Buyers will scrutinize your injector relationships obsessively. What they want to see: employment agreements with enforceable non-competes (to the extent permitted by state law), compensation structures that incentivize retention (base plus production bonuses, not 1099 contractor arrangements), and tenure. An injector who has been with you for five years is a significantly lower flight risk than one who started six months ago.

The smartest medspa owners I've worked with build the brand around the practice, not the injector. "Glow Medical Spa" has a website, a social media presence, and a reputation that exists independently of any single provider. "Sarah's Injectable Artistry by Sarah Johnson, NP" has a key-person problem. Buyers pay 1-2x more SDE for the former than the latter.

Membership and Subscription Revenue

The trend toward membership models in medspas is one of the most valuation-accretive developments in the industry. A medspa membership might cost $99-$299 per month and include a monthly service (Botox touch-ups, a facial, a laser session) plus discounts on additional treatments.

Why do buyers love this? Because membership revenue is predictable, recurring, and has high retention (members typically stay 18-24 months). A medspa with 300 members paying $199/month has $717K in annualized recurring revenue — that's a revenue floor that exists regardless of walk-in traffic, marketing spend, or seasonal fluctuations.

Medspas with membership revenue exceeding 25% of total revenue consistently sell at 1-2x EBITDA premium over those with purely transactional models. If you don't have a membership program, implementing one 12-18 months before a sale is one of the highest-ROI moves you can make.

The Medical Director Question

Every medspa operates under the medical supervision of a licensed physician — the medical director. The structure of this relationship matters for compliance and for valuation.

Buyers want to see a medical director arrangement that is clean, compliant, and transferable. A medical director who is a passive supervisor being paid a reasonable monthly fee ($2,000-$5,000/month depending on scope) and who is not the owner is ideal. A medical director who is the owner, the primary practitioner, and the person every patient relationship depends on is a significant risk factor.

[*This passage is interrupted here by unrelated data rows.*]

--- config.mk ---
export PLATFORM = sky130hd
export DESIGN_NAME = gold_code_chip_generator
export DESIGN_NICKNAME = d
export VERILOG_FILES = /design/src/rtl/gcg_pkg.sv /design/src/rtl/gcg_datapath.sv /design/src/rtl/gcg_ctrl.sv /design/src/rtl/gold_code_chip_generator.sv
export SDC_FILE = /design/constraint.sdc
export NUM_CORES = 1
export LEC_CHECK = 0
export BUFFER_PORTS_ARGS = -buffer_cell sky130_fd_sc_hd__buf_4
export CAP_MARGIN = 15
export CELL_PAD_IN_SITES_DETAIL_PLACEMENT = 0
export CELL_PAD_IN_SITES_GLOBAL_PLACEMENT = 1
export CORE_MARGIN = 2
export CORE_UTILIZATION = 48
export DETAILED_ROUTE_END_ITERATION = 10
export GPL_ROUTABILITY_DRIVEN = 0
export PLACE_DENSITY_LB_ADDON = 0.1
export REMOVE_ABC_BUFFERS = 1
export SETUP_SLACK_MARGIN = 0.3
export SYNTH_ARGS = -nofsm -noshare
export SYNTH_HDL_FRONTEND = slang
export SYNTH_SLANG_ARGS = --single-unit
--- constraint.sdc ---
create_clock -name clk -period 8.5 [get_ports clk]
set_clock_uncertainty 0.2 [all_clocks]
set_input_delay 1.7 -clock clk [delete_from_list [all_inputs] [get_ports clk]]
set_output_delay 1.7 -clock clk [all_outputs]
set_load 0.01 [all_outputs]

State regulations vary dramatically. In some states, non-physicians can own medspas outright. In others, only a physician can own a medical practice, which means the medspa must operate under a management services organization (MSO) structure. Buyers — especially national platforms — are deeply familiar with these regulatory nuances and will structure their acquisition accordingly, but surprises in this area kill deals.

Marketing Efficiency: Your Customer Acquisition Cost

Medspas are marketing-intensive businesses. Between Google Ads, Instagram, TikTok, influencer partnerships, and referral programs, marketing spend typically runs 10-20% of revenue. Buyers look closely at your customer acquisition cost (CAC) and your patient lifetime value (LTV).

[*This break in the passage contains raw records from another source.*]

<file path="src/rtl/core/assert_macros.svh">
`ifndef ASSERT_MACROS_SVH
`define ASSERT_MACROS_SVH

// Invariant checked at every clock edge outside reset.
`define CSEM_ASSERT_ALWAYS(lbl, clk, rst_n, expr) \
    lbl: assert property (@(posedge clk) disable iff (!rst_n) (expr)) \
        else $error("invariant violated");

// Same-cycle implication checked outside reset.
`define CSEM_ASSERT_IMPLY(lbl, clk, rst_n, ante, cons) \
    lbl: assert property (@(posedge clk) disable iff (!rst_n) (ante) |-> (cons)) \
        else $error("implication violated");

`endif

</file>
<file path="src/rtl/core/csem_pkg.sv">
`default_nettype none

package csem_pkg;

    localparam int QUEUE_DEPTH = 16;
    localparam int COUNT_BITS  = 16;
    localparam int MAX_RESULTS = 16;
    localparam int CAPACITY    = (QUEUE_DEPTH < MAX_RESULTS) ? QUEUE_DEPTH : MAX_RESULTS;
    localparam int PTR_W       = $clog2(QUEUE_DEPTH);
    localparam int TOTAL_W     = $clog2(CAPACITY + 1);

    localparam int KIND_W   = 2;
    localparam int TID_W    = 8;
    localparam int AMT_W    = 16;
    localparam int STATUS_W = 3;
    localparam int SUM_W    = ((COUNT_BITS > AMT_W) ? COUNT_BITS : AMT_W) + 1;

    localparam int CMDQ_DEPTH = 2;
    localparam int CMDQ_PTR_W = $clog2(CMDQ_DEPTH);
    localparam int CMDQ_LVL_W = $clog2(CMDQ_DEPTH + 1);

    localparam logic [COUNT_BITS-1:0] COUNT_MAX = '1;

    localparam logic [KIND_W-1:0] KIND_POST    = 2'd0;
    localparam logic [KIND_W-1:0] KIND_WAIT    = 2'd1;
    localparam logic [KIND_W-1:0] KIND_DESTROY = 2'd2;
    localparam logic [KIND_W-1:0] KIND_CREATE  = 2'd3;

    localparam logic [STATUS_W-1:0] ST_GRANTED  = 3'd0;
    localparam logic [STATUS_W-1:0] ST_WOKEN    = 3'd1;
    localparam logic [STATUS_W-1:0] ST_RELEASED = 3'd2;
    localparam logic [STATUS_W-1:0] ST_REJECTED = 3'd3;
    localparam logic [STATUS_W-1:0] ST_QUEUED   = 3'd4;
    localparam logic [STATUS_W-1:0] ST_FULL     = 3'd5;
    localparam logic [STATUS_W-1:0] ST_DONE     = 3'd6;

    typedef enum logic [3:0] {
        OP_POST    = 4'b0001,
        OP_WAIT    = 4'b0010,
        OP_DESTROY = 4'b0100,
        OP_CREATE  = 4'b1000
    } t_op;

    typedef struct packed {
        t_op                    op;
        logic [TID_W-1:0]       tid;
        logic [AMT_W-1:0]       amount;
        logic [COUNT_BITS-1:0]  load_count;
    } t_cmd;

    typedef struct packed {
        logic               idle;
        logic               destroyed;
        logic [TOTAL_W-1:0] total;
    } t_back_stat;

endpackage

`default_nettype wire

</file>
<file path="src/rtl/core/csem_if.sv">
`default_nettype none

interface csem_in_if;
    import csem_pkg::*;
    logic              valid;
    logic              ready;
    logic [KIND_W-1:0] kind;
    logic [TID_W-1:0]  thread_id;
    logic [AMT_W-1:0]  amount;
    modport source(output valid, kind, thread_id, amount, input ready);
    modport sink(input valid, kind, thread_id, amount, output ready);
endinterface

interface csem_out_if;
    import csem_pkg::*;
    logic                valid;
    logic                ready;
    logic [TID_W-1:0]    thread_id_out;
    logic [STATUS_W-1:0] status;
    logic                last;
    modport source(output valid, thread_id_out, status, last, input ready);
    modport sink(input valid, thread_id_out, status, last, output ready);
endinterface

`default_nettype wire

</file>
<file path="src/rtl/core/csem_front.sv">
`default_nettype none

module csem_front (
    input  wire              i_clk,
    input  wire              i_rst_n,
    csem_in_if.sink          i_req,
    output logic             o_push_valid,
    output csem_pkg::t_cmd   o_push_cmd,
    input  wire              i_push_ready
);
    import csem_pkg::*;

    logic r_valid, n_valid;
    t_cmd r_cmd, n_cmd;
    logic accept;

    assign i_req.ready  = !r_valid || i_push_ready;
    assign accept       = i_req.valid && i_req.ready;
    assign o_push_valid = r_valid;
    assign o_push_cmd   = r_cmd;

    always_comb begin
        n_cmd        = r_cmd;
        n_valid      = r_valid && !i_push_ready;
        if (accept) begin
            n_valid        = 1'b1;
            n_cmd.tid      = i_req.thread_id;
            n_cmd.amount   = i_req.amount;
            n_cmd.load_count = (SUM_W'(i_req.amount) > SUM_W'(COUNT_MAX)) ?
                               COUNT_MAX : COUNT_BITS'(i_req.amount);
            case (i_req.kind)
                KIND_POST:    n_cmd.op = OP_POST;
                KIND_WAIT:    n_cmd.op = OP_WAIT;
                KIND_DESTROY: n_cmd.op = OP_DESTROY;
                KIND_CREATE:  n_cmd.op = OP_CREATE;
                default:      n_cmd.op = OP_POST;
            endcase
        end
    end

    always_ff @(posedge i_clk) begin
        if (!i_rst_n) begin
            r_valid <= 1'b0;
        end else begin
            r_valid <= n_valid;
        end
        r_cmd <= n_cmd;
    end

endmodule

`default_nettype wire

</file>
<file path="src/rtl/core/csem_cmdq.sv">
`default_nettype none

module csem_cmdq (
    input  wire                                 i_clk,
    input  wire                                 i_rst_n,
    input  wire                                 i_push_valid,
    input  csem_pkg::t_cmd                      i_push_cmd,
    output logic                                o_push_ready,
    output logic                                o_pop_valid,
    output csem_pkg::t_cmd                      o_pop_cmd,
    input  wire                                 i_pop_ready,
    output logic [csem_pkg::CMDQ_LVL_W-1:0]     o_level
);
    import csem_pkg::*;

    t_cmd                  r_slot [CMDQ_DEPTH];
    logic [CMDQ_PTR_W-1:0] r_wr_ptr, r_rd_ptr;
    logic [CMDQ_LVL_W-1:0] r_level;
    logic                  push, pop;

    function automatic logic [CMDQ_PTR_W-1:0] bump(input logic [CMDQ_PTR_W-1:0] p);
        return (p == CMDQ_PTR_W'(CMDQ_DEPTH - 1)) ? '0 : p + 1'b1;
    endfunction

    assign o_push_ready = (r_level != CMDQ_LVL_W'(CMDQ_DEPTH));
    assign o_pop_valid  = (r_level != '0);
    assign o_pop_cmd    = r_slot[r_rd_ptr];
    assign o_level      = r_level;
    assign push         = i_push_valid && o_push_ready;
    assign pop          = o_pop_valid && i_pop_ready;

    always_ff @(posedge i_clk) begin
        if (!i_rst_n) begin
            r_wr_ptr <= '0;
            r_rd_ptr <= '0;
            r_level  <= '0;
        end else begin
            if (push) begin
                r_wr_ptr <= bump(r_wr_ptr);
            end
            if (pop) begin
                r_rd_ptr <= bump(r_rd_ptr);
            end
            if (push && !pop) begin
                r_level <= r_level + 1'b1;
            end else if (pop && !push) begin
                r_level <= r_level - 1'b1;
            end
        end
        if (push) begin
            r_slot[r_wr_ptr] <= i_push_cmd;
        end
    end

endmodule

`default_nettype wire

</file>
<file path="src/rtl/core/csem_back.sv">
`default_nettype none

module csem_back (
    input  wire                  i_clk,
    input  wire                  i_rst_n,
    input  wire                  i_cmd_valid,
    input  csem_pkg::t_cmd       i_cmd,
    output logic                 o_cmd_ready,
    csem_out_if.source           o_rsp,
    output csem_pkg::t_back_stat o_stat
);
    import csem_pkg::*;

    typedef enum logic [3:0] {
        S_IDLE   = 4'b0001,
        S_SINGLE = 4'b0010,
        S_FETCH  = 4'b0100,
        S_WAKE   = 4'b1000
    } t_state;

    t_state                r_state, n_state;
    logic [COUNT_BITS-1:0] r_count, n_count;
    logic                  r_destroyed, n_destroyed;
    logic [PTR_W-1:0]      r_oldest, n_oldest;
    logic [PTR_W-1:0]      r_newest, n_newest;
    logic [TOTAL_W-1:0]    r_total, n_total;
    logic                  r_release, n_release;
    logic [TID_W-1:0]      r_res_tid, n_res_tid;
    logic [STATUS_W-1:0]   r_res_st, n_res_st;

    logic                  r_out_valid, n_out_valid;
    logic [TID_W-1:0]      r_out_tid, n_out_tid;
    logic [STATUS_W-1:0]   r_out_st, n_out_st;
    logic                  r_out_last, n_out_last;

    logic [TID_W-1:0]      r_mem [QUEUE_DEPTH];
    logic [TID_W-1:0]      r_rd_data;
    logic                  mem_we;

    logic                  can_load;
    logic                  more;
    logic                  is_last;
    logic [SUM_W-1:0]      sum;

    function automatic logic [PTR_W-1:0] next_slot(input logic [PTR_W-1:0] p);
        return (p == PTR_W'(QUEUE_DEPTH - 1)) ? '0 : p + 1'b1;
    endfunction

    assign o_cmd_ready      = (r_state == S_IDLE);
    assign can_load         = !r_out_valid || o_rsp.ready;
    assign o_rsp.valid      = r_out_valid;
    assign o_rsp.thread_id_out = r_out_tid;
    assign o_rsp.status     = r_out_st;
    assign o_rsp.last       = r_out_last;
    assign o_stat.idle      = (r_state == S_IDLE);
    assign o_stat.destroyed = r_destroyed;
    assign o_stat.total     = r_total;

    assign sum     = SUM_W'(r_count) + SUM_W'(i_cmd.amount);
    assign more    = (r_total != '0) && (r_release || (r_count != '0));
    assign is_last = (r_total == TOTAL_W'(1)) ||
                     (!r_release && (r_count == COUNT_BITS'(1)));

    always_comb begin
        n_state     = r_state;
        n_count     = r_count;
        n_destroyed = r_destroyed;
        n_oldest    = r_oldest;
        n_newest    = r_newest;
        n_total     = r_total;
        n_release   = r_release;
        n_res_tid   = r_res_tid;
        n_res_st    = r_res_st;
        n_out_valid = r_out_valid && !o_rsp.ready;
        n_out_tid   = r_out_tid;
        n_out_st    = r_out_st;
        n_out_last  = r_out_last;
        mem_we      = 1'b0;

        case (r_state)
            S_IDLE: begin
                if (i_cmd_valid) begin
                    n_state = S_SINGLE;
                    if (i_cmd.op == OP_CREATE) begin
                        n_count     = i_cmd.load_count;
                        n_destroyed = 1'b0;
                        n_oldest    = '0;
                        n_newest    = '0;
                        n_total     = '0;
                        n_res_tid   = '0;
                        n_res_st    = ST_DONE;
                    end else if (r_destroyed) begin
                        n_res_tid = i_cmd.tid;
                        n_res_st  = ST_REJECTED;
                    end else begin
                        case (i_cmd.op)
                            OP_POST: begin
                                n_count   = (sum > SUM_W'(COUNT_MAX)) ?
                                            COUNT_MAX : COUNT_BITS'(sum);
                                n_release = 1'b0;
                                n_state   = S_FETCH;
                            end
                            OP_WAIT: begin
                                n_res_tid = i_cmd.tid;
                                if (r_count != '0) begin
                                    n_count  = r_count - 1'b1;
                                    n_res_st = ST_GRANTED;
                                end else if (r_total >= TOTAL_W'(CAPACITY)) begin
                                    n_res_st = ST_FULL;
                                end else begin
                                    mem_we   = 1'b1;
                                    n_newest = next_slot(r_newest);
                                    n_total  = r_total + 1'b1;
                                    n_res_st = ST_QUEUED;
                                end
                            end
                            OP_DESTROY: begin
                                n_destroyed = 1'b1;
                                n_count     = '0;
                                n_release   = 1'b1;
                                n_state     = S_FETCH;
                            end
                            default: begin
                                n_state = S_IDLE;
                            end
                        endcase
                    end
                end
            end
            S_FETCH: begin
                if (more) begin
                    n_state = S_WAKE;
                end else begin
                    n_res_tid = '0;
                    n_res_st  = ST_DONE;
                    if (r_release) begin
                        n_oldest = '0;
                        n_newest = '0;
                    end
                    n_state = S_SINGLE;
                end
            end
            S_WAKE: begin
                if (can_load) begin
                    n_out_valid = 1'b1;
                    n_out_tid   = r_rd_data;
                    n_out_st    = r_release ? ST_RELEASED : ST_WOKEN;
                    n_out_last  = is_last;
                    n_oldest    = next_slot(r_oldest);
                    n_total     = r_total - 1'b1;
                    if (!r_release) begin
                        n_count = r_count - 1'b1;
                    end
                    if (is_last) begin
                        if (r_release) begin
                            n_oldest = '0;
                            n_newest = '0;
                            n_total  = '0;
                        end
                        n_state = S_IDLE;
                    end else begin
                        n_state = S_FETCH;
                    end
                end
            end
            S_SINGLE: begin
                if (can_load) begin
                    n_out_valid = 1'b1;
                    n_out_tid   = r_res_tid;
                    n_out_st    = r_res_st;
                    n_out_last  = 1'b1;
                    n_state     = S_IDLE;
                end
            end
            default: begin
                n_state = S_IDLE;
            end
        endcase
    end

    always_ff @(posedge i_clk) begin
        if (!i_rst_n) begin
            r_state     <= S_IDLE;
            r_count     <= '0;
            r_destroyed <= 1'b0;
            r_oldest    <= '0;
            r_newest    <= '0;
            r_total     <= '0;
            r_release   <= 1'b0;
            r_out_valid <= 1'b0;
        end else begin
            r_state     <= n_state;
            r_count     <= n_count;
            r_destroyed <= n_destroyed;
            r_oldest    <= n_oldest;
            r_newest    <= n_newest;
            r_total     <= n_total;
            r_release   <= n_release;
            r_out_valid <= n_out_valid;
        end
        r_res_tid  <= n_res_tid;
        r_res_st   <= n_res_st;
        r_out_tid  <= n_out_tid;
        r_out_st   <= n_out_st;
        r_out_last <= n_out_last;
    end

    always_ff @(posedge i_clk) begin
        if (mem_we) begin
            r_mem[r_newest] <= i_cmd.tid;
        end
        r_rd_data <= r_mem[r_oldest];
    end

endmodule

`default_nettype wire

</file>
<file path="src/rtl/core/counting_semaphore_wait_queue.sv">
`default_nettype none

// Counting semaphore with a FIFO of up to 16 waiting thread ids. Requests
// enter a decode register and a two-entry command queue, then a sequencer
// executes them one at a time against the unit count and the waiter memory.
// A create, wait or rejected request gives one result from the single
// state into the output register when the output is free; a post or
// destroy that releases no waiter gives its one result after a pass through
// the fetch state. A post or destroy that releases N waiters gives N
// results, one per pass through the fetch and wake states while the output
// is free, paced by the registered read of the waiter memory, with last set
// on the final one. Requests are accepted into the decode register and
// command queue while results drain. No clearing pass after reset.

module counting_semaphore_wait_queue (
    input  wire       i_clk,
    input  wire       i_rst_n,
    csem_in_if.sink   i_req,
    csem_out_if.source o_rsp
);
    import csem_pkg::*;

    `include "assert_macros.svh"

    logic                  push_valid, push_ready;
    t_cmd                  push_cmd;
    logic                  pop_valid, pop_ready;
    t_cmd                  pop_cmd;
    logic [CMDQ_LVL_W-1:0] q_level;
    t_back_stat            back_stat;

    csem_front u_front (
        .i_clk        (i_clk),
        .i_rst_n      (i_rst_n),
        .i_req        (i_req),
        .o_push_valid (push_valid),
        .o_push_cmd   (push_cmd),
        .i_push_ready (push_ready)
    );

    csem_cmdq u_cmdq (
        .i_clk        (i_clk),
        .i_rst_n      (i_rst_n),
        .i_push_valid (push_valid),
        .i_push_cmd   (push_cmd),
        .o_push_ready (push_ready),
        .o_pop_valid  (pop_valid),
        .o_pop_cmd    (pop_cmd),
        .i_pop_ready  (pop_ready),
        .o_level      (q_level)
    );

    csem_back u_back (
        .i_clk       (i_clk),
        .i_rst_n     (i_rst_n),
        .i_cmd_valid (pop_valid),
        .i_cmd       (pop_cmd),
        .o_cmd_ready (pop_ready),
        .o_rsp       (o_rsp),
        .o_stat      (back_stat)
    );

    `CSEM_ASSERT_ALWAYS(a_total_cap, i_clk, i_rst_n, back_stat.total <= TOTAL_W'(CAPACITY))
    `CSEM_ASSERT_ALWAYS(a_q_level, i_clk, i_rst_n, q_level <= CMDQ_LVL_W'(CMDQ_DEPTH))
    `CSEM_ASSERT_IMPLY(a_destroy_empty, i_clk, i_rst_n, back_stat.destroyed && back_stat.idle, back_stat.total == '0)

endmodule

`default_nettype wire
</file>
<file path="src/flat_wrapper.sv">
// flat-port wrapper written by rule: the top's interface ports become plain ports
module counting_semaphore_wait_queue_flat import csem_pkg::*;
  (i_clk, i_rst_n, i_req_valid, i_req_kind, i_req_thread_id, i_req_amount, i_req_ready, o_rsp_valid, o_rsp_thread_id_out, o_rsp_status, o_rsp_last, o_rsp_ready);
  csem_in_if i_req_i ();
  csem_out_if o_rsp_i ();
  input  wire i_clk;
  input  wire i_rst_n;
  input wire logic [$bits(i_req_i.valid)-1:0] i_req_valid;
  input wire logic [$bits(i_req_i.kind)-1:0] i_req_kind;
  input wire logic [$bits(i_req_i.thread_id)-1:0] i_req_thread_id;
  input wire logic [$bits(i_req_i.amount)-1:0] i_req_amount;
  output wire logic [$bits(i_req_i.ready)-1:0] i_req_ready;
  output wire logic [$bits(o_rsp_i.valid)-1:0] o_rsp_valid;
  output wire logic [$bits(o_rsp_i.thread_id_out)-1:0] o_rsp_thread_id_out;
  output wire logic [$bits(o_rsp_i.status)-1:0] o_rsp_status;
  output wire logic [$bits(o_rsp_i.last)-1:0] o_rsp_last;
  input wire logic [$bits(o_rsp_i.ready)-1:0] o_rsp_ready;
  assign i_req_i.valid = i_req_valid;
  assign i_req_i.kind = i_req_kind;
  assign i_req_i.thread_id = i_req_thread_id;
  assign i_req_i.amount = i_req_amount;
  assign i_req_ready = i_req_i.ready;
  assign o_rsp_valid = o_rsp_i.valid;
  assign o_rsp_thread_id_out = o_rsp_i.thread_id_out;
  assign o_rsp_status = o_rsp_i.status;
  assign o_rsp_last = o_rsp_i.last;
  assign o_rsp_i.ready = o_rsp_ready;
  counting_semaphore_wait_queue u_core (.i_clk(i_clk), .i_rst_n(i_rst_n), .i_req(i_req_i), .o_rsp(o_rsp_i));
endmodule
</file>
<file path="config.mk">
export PLATFORM = sky130hd
export DESIGN_NAME = counting_semaphore_wait_queue_flat
export DESIGN_NICKNAME = d
export VERILOG_FILES = /design/src/rtl/core/csem_pkg.sv /design/src/rtl/core/csem_if.sv /design/src/rtl/core/csem_front.sv /design/src/rtl/core/csem_cmdq.sv /design/src/rtl/core/csem_back.sv /design/src/rtl/core/counting_semaphore_wait_queue.sv /design/src/flat_wrapper.sv
export VERILOG_INCLUDE_DIRS = /design/src /design/src/rtl/core
export SDC_FILE = /design/constraint.sdc
export NUM_CORES = 1
export LEC_CHECK = 0
export ABC_AREA = 1
export BUFFER_PORTS_ARGS = -buffer_cell sky130_fd_sc_hd__buf_2
export CAP_MARGIN = 25
export CORE_MARGIN = 2
export CORE_UTILIZATION = 32
export CTS_BUF_LIST = sky130_fd_sc_hd__clkbuf_8
export CTS_CLUSTER_SIZE = 40
export DETAILED_ROUTE_END_ITERATION = 10
export REMOVE_ABC_BUFFERS = 1
export SETUP_SLACK_MARGIN = 0.2
export SLEW_MARGIN = 0
export SYNTH_ARGS = -nofsm -noshare
export SYNTH_HDL_FRONTEND = slang
export SYNTH_SLANG_ARGS = --single-unit
</file>
<file path="constraint.sdc">
create_clock -name i_clk -period 3 [get_ports i_clk]
set_input_delay 0.15 -clock i_clk [delete_from_list [all_inputs] [get_ports i_clk]]
set_output_delay 0.15 -clock i_clk [all_outputs]
set_load 0.02 [all_outputs]
</file>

A well-run medspa has a CAC of $100-$250 per new patient and a LTV of $2,000-$5,000+. That 10-20x LTV/CAC ratio is attractive. But if your CAC is $400+ and your average patient comes once and never returns, you have a leaky bucket that buyers will discount heavily.

Review data matters too. A medspa with 500+ Google reviews averaging 4.8 stars has built a marketing asset that generates organic patient flow independent of paid advertising. That organic engine has real value — buyers know they can reduce marketing spend without proportionally reducing patient volume.

The Bottom Line

Medspa valuations are rising because the industry fundamentals are strong: cash-pay model, high margins, recurring patient demand, and a massive addressable market driven by demographic trends and social media normalization of aesthetic treatments. The PE platforms are here, they are well-capitalized, and they are paying real multiples for quality operations.

The owners who capture the highest valuations are the ones who build beyond a single-provider practice: diversified treatment mix weighted toward injectables, membership revenue providing a recurring base, strong injector retention through smart compensation structures, and a brand that lives independently of any one person. Do that work, and you'll find no shortage of buyers willing to pay 7-10x for what you've built.